### Dataset entries
#####

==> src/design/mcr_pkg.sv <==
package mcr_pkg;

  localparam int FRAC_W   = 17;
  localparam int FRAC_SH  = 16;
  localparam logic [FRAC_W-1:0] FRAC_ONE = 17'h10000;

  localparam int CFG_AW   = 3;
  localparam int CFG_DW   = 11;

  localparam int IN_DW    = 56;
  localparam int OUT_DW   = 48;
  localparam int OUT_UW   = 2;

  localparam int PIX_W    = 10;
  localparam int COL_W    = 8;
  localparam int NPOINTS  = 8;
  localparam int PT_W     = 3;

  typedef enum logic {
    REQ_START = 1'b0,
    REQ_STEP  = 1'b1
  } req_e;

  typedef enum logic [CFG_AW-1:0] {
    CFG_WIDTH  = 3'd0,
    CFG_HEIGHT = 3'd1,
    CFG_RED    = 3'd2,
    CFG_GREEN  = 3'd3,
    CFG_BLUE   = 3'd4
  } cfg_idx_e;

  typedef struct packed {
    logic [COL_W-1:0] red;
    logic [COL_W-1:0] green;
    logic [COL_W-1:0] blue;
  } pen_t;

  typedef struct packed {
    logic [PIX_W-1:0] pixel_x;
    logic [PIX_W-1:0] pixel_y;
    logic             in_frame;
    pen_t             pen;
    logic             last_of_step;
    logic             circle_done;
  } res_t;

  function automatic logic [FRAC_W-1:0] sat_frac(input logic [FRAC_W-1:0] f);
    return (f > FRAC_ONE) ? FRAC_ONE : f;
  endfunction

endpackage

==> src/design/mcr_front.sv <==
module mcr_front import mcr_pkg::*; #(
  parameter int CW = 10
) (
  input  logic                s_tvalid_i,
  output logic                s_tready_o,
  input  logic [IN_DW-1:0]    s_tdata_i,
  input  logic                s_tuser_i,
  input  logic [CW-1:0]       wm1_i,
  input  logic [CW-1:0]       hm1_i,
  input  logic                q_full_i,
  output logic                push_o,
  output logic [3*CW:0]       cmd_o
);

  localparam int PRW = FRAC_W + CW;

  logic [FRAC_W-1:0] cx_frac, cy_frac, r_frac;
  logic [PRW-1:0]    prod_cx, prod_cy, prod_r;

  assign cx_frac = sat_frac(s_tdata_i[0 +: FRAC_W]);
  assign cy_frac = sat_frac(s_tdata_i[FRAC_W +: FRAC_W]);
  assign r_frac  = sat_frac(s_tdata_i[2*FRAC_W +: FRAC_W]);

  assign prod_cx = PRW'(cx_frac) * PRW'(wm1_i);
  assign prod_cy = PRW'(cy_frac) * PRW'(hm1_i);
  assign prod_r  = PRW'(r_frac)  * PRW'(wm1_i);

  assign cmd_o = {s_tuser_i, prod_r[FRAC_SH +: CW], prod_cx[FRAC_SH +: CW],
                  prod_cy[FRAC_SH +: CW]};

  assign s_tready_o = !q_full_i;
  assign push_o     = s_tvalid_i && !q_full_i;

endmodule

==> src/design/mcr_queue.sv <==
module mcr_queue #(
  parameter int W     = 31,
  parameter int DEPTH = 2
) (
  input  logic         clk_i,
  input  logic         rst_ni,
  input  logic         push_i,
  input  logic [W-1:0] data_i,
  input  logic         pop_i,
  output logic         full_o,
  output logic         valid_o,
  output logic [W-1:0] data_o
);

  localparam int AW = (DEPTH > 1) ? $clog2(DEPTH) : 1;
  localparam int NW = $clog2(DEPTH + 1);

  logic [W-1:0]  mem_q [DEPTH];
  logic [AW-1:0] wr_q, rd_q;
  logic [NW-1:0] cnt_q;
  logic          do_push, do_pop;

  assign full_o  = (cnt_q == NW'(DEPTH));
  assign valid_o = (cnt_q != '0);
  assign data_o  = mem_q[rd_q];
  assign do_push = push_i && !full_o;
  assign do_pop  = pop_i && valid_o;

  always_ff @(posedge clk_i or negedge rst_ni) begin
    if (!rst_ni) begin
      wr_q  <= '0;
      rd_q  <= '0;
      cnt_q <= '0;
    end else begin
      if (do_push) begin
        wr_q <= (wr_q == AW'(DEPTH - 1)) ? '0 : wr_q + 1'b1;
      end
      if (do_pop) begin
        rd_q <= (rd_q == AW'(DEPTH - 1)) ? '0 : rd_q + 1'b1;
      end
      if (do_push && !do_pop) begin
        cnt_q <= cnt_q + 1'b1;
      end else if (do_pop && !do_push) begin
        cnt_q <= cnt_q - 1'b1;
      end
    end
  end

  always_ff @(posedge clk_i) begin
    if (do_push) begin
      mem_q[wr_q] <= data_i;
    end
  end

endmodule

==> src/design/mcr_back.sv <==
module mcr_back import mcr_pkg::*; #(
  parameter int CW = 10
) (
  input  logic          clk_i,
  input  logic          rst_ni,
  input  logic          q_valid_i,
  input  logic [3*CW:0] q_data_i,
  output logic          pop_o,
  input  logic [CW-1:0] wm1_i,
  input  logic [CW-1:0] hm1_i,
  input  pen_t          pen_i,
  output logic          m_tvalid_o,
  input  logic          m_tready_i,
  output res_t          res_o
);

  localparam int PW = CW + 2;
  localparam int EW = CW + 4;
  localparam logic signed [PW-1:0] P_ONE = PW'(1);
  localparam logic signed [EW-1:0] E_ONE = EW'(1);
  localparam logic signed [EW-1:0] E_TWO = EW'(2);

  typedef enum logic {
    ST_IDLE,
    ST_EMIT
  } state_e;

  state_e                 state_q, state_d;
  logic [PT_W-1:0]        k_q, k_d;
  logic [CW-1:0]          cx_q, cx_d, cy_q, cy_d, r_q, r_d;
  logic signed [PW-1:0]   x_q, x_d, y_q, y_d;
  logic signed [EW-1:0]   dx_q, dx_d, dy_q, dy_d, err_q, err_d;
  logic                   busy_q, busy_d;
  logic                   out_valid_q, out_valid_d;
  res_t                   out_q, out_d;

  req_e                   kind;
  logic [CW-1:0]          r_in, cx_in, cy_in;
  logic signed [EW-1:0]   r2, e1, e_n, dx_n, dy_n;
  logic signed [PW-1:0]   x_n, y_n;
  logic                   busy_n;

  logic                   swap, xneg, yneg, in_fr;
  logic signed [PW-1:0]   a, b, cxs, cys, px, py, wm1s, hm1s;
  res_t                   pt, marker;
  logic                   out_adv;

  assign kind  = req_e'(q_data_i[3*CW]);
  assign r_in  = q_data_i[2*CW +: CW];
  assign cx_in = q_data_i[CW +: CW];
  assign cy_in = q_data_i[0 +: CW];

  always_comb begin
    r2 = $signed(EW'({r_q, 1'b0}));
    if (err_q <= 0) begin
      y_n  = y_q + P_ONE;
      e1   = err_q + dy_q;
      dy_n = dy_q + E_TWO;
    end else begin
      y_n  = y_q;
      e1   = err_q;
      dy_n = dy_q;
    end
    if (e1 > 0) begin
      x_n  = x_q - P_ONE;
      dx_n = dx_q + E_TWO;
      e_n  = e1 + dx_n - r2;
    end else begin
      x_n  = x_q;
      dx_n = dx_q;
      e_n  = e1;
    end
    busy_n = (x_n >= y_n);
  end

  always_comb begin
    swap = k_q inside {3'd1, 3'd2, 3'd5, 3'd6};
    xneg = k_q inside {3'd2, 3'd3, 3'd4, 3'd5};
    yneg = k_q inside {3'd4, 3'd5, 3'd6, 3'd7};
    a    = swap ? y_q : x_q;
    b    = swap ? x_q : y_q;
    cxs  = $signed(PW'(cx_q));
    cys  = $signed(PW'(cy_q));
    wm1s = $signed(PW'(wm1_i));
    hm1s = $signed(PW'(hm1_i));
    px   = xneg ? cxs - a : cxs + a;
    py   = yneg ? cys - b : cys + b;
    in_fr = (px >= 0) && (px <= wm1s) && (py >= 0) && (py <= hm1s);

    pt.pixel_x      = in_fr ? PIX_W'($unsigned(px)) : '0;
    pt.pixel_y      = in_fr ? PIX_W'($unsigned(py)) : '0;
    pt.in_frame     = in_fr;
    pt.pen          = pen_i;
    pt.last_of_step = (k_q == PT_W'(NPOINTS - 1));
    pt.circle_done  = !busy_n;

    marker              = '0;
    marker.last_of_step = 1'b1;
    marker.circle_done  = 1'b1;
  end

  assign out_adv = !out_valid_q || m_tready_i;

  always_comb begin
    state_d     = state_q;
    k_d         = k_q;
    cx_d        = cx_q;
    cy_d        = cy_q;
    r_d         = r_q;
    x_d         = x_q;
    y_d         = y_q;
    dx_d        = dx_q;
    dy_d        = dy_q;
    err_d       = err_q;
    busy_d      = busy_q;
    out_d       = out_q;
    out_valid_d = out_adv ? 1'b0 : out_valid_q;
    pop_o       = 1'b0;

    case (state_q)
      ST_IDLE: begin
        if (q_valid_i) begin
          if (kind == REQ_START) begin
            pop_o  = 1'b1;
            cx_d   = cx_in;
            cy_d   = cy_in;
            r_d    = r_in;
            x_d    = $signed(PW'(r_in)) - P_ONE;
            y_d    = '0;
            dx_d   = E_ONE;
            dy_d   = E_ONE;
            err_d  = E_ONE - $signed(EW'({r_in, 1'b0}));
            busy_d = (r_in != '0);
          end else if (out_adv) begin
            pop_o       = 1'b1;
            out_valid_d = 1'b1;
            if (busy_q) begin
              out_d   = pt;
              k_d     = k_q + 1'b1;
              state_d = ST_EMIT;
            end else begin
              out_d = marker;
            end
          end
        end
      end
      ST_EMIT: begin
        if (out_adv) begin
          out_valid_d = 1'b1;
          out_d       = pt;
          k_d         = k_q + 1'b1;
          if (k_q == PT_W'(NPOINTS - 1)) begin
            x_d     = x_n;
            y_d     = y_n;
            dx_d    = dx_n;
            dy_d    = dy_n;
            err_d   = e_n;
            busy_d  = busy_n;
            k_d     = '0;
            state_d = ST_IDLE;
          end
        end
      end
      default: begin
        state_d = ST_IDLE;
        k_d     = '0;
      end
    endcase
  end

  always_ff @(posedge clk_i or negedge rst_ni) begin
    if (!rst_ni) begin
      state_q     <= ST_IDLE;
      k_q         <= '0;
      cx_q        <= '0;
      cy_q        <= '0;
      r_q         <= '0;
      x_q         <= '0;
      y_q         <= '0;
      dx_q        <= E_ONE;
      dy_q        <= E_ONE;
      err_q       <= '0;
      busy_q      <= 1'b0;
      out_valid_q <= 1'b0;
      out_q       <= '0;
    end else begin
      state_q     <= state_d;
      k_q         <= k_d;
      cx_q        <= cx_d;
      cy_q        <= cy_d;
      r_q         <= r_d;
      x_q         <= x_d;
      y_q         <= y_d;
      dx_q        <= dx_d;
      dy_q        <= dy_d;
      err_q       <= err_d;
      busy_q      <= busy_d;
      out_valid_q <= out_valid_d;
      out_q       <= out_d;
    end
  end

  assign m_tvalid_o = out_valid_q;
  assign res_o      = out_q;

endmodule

#####

### Problem to solve
Copy exactly. Start at the line containing "if (k_q == PT_W'(NPOINTS" and continue through the last line of the records.

### Output for this exercise
          if (k_q == PT_W'(NPOINTS - 1)) begin
            x_d     = x_n;
            y_d     = y_n;
            dx_d    = dx_n;
            dy_d    = dy_n;
            err_d   = e_n;
            busy_d  = busy_n;
            k_d     = '0;
            state_d = ST_IDLE;
          end
        end
      end
      default: begin
        state_d = ST_IDLE;
        k_d     = '0;
      end
    endcase
  end

  always_ff @(posedge clk_i or negedge rst_ni) begin
    if (!rst_ni) begin
      state_q     <= ST_IDLE;
      k_q         <= '0;
      cx_q        <= '0;
      cy_q        <= '0;
      r_q         <= '0;
      x_q         <= '0;
      y_q         <= '0;
      dx_q        <= E_ONE;
      dy_q        <= E_ONE;
      err_q       <= '0;
      busy_q      <= 1'b0;
      out_valid_q <= 1'b0;
      out_q       <= '0;
    end else begin
      state_q     <= state_d;
      k_q         <= k_d;
      cx_q        <= cx_d;
      cy_q        <= cy_d;
      r_q         <= r_d;
      x_q         <= x_d;
      y_q         <= y_d;
      dx_q        <= dx_d;
      dy_q        <= dy_d;
      err_q       <= err_d;
      busy_q      <= busy_d;
      out_valid_q <= out_valid_d;
      out_q       <= out_d;
    end
  end

  assign m_tvalid_o = out_valid_q;
  assign res_o      = out_q;

endmodule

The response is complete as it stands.